**Your goal:** Search the data for the string "else" and copy each line where it turns up.
== == ==
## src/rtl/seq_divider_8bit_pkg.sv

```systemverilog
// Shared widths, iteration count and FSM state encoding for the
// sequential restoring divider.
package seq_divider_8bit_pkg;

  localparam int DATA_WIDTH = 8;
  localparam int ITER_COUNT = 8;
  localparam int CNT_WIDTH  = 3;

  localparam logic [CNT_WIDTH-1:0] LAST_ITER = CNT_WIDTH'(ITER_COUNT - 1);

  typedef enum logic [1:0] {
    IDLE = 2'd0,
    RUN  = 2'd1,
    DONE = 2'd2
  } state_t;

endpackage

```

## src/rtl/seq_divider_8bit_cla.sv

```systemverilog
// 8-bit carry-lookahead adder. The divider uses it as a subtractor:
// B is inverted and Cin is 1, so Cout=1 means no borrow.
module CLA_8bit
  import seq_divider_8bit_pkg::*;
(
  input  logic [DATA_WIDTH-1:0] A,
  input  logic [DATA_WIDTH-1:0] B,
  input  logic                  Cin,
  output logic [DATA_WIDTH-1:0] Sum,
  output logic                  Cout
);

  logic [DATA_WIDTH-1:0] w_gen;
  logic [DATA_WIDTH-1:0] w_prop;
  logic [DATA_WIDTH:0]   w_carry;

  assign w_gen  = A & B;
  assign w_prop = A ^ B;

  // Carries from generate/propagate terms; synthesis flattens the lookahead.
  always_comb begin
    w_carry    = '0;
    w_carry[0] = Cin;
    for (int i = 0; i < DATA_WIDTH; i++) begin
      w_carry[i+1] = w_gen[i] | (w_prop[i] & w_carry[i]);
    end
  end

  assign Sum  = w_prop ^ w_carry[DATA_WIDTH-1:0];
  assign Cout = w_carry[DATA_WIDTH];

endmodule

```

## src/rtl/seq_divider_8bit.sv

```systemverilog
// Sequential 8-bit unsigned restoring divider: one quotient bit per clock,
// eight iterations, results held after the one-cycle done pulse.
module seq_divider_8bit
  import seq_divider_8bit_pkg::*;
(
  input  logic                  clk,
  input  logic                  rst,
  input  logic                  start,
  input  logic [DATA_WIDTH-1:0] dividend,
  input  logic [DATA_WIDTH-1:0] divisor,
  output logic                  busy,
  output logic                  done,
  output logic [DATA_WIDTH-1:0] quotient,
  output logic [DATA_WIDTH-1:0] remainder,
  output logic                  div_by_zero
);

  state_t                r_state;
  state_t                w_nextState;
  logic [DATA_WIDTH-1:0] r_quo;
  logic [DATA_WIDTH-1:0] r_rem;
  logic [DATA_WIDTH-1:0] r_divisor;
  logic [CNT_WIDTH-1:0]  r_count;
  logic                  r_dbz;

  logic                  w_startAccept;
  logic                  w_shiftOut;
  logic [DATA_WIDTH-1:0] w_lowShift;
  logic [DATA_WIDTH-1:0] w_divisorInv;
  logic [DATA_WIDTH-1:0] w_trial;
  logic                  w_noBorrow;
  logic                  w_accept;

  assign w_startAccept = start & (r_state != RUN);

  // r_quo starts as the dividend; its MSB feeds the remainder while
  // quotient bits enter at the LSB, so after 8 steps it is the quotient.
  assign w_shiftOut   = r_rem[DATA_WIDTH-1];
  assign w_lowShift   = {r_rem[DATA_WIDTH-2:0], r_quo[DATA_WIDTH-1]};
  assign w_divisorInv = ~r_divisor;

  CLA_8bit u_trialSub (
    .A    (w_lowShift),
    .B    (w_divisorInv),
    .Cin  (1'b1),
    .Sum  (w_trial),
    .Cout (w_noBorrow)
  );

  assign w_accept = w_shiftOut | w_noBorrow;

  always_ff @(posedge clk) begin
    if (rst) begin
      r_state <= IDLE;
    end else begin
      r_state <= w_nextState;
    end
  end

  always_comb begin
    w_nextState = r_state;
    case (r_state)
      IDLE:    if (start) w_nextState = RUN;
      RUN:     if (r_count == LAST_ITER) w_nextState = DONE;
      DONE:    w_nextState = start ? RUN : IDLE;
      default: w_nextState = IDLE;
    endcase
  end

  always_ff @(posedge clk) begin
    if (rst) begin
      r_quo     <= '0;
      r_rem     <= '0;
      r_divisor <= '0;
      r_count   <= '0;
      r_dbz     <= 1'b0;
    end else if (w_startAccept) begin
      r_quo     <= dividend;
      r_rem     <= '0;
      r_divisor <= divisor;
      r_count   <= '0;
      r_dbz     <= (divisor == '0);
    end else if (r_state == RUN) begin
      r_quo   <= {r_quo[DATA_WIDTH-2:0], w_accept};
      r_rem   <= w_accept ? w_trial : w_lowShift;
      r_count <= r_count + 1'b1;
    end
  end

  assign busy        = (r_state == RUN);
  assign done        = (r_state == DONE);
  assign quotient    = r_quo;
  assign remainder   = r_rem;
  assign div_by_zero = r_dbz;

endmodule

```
== == ==
**Your response:**
    end else begin
    end else if (w_startAccept) begin
    end else if (r_state == RUN) begin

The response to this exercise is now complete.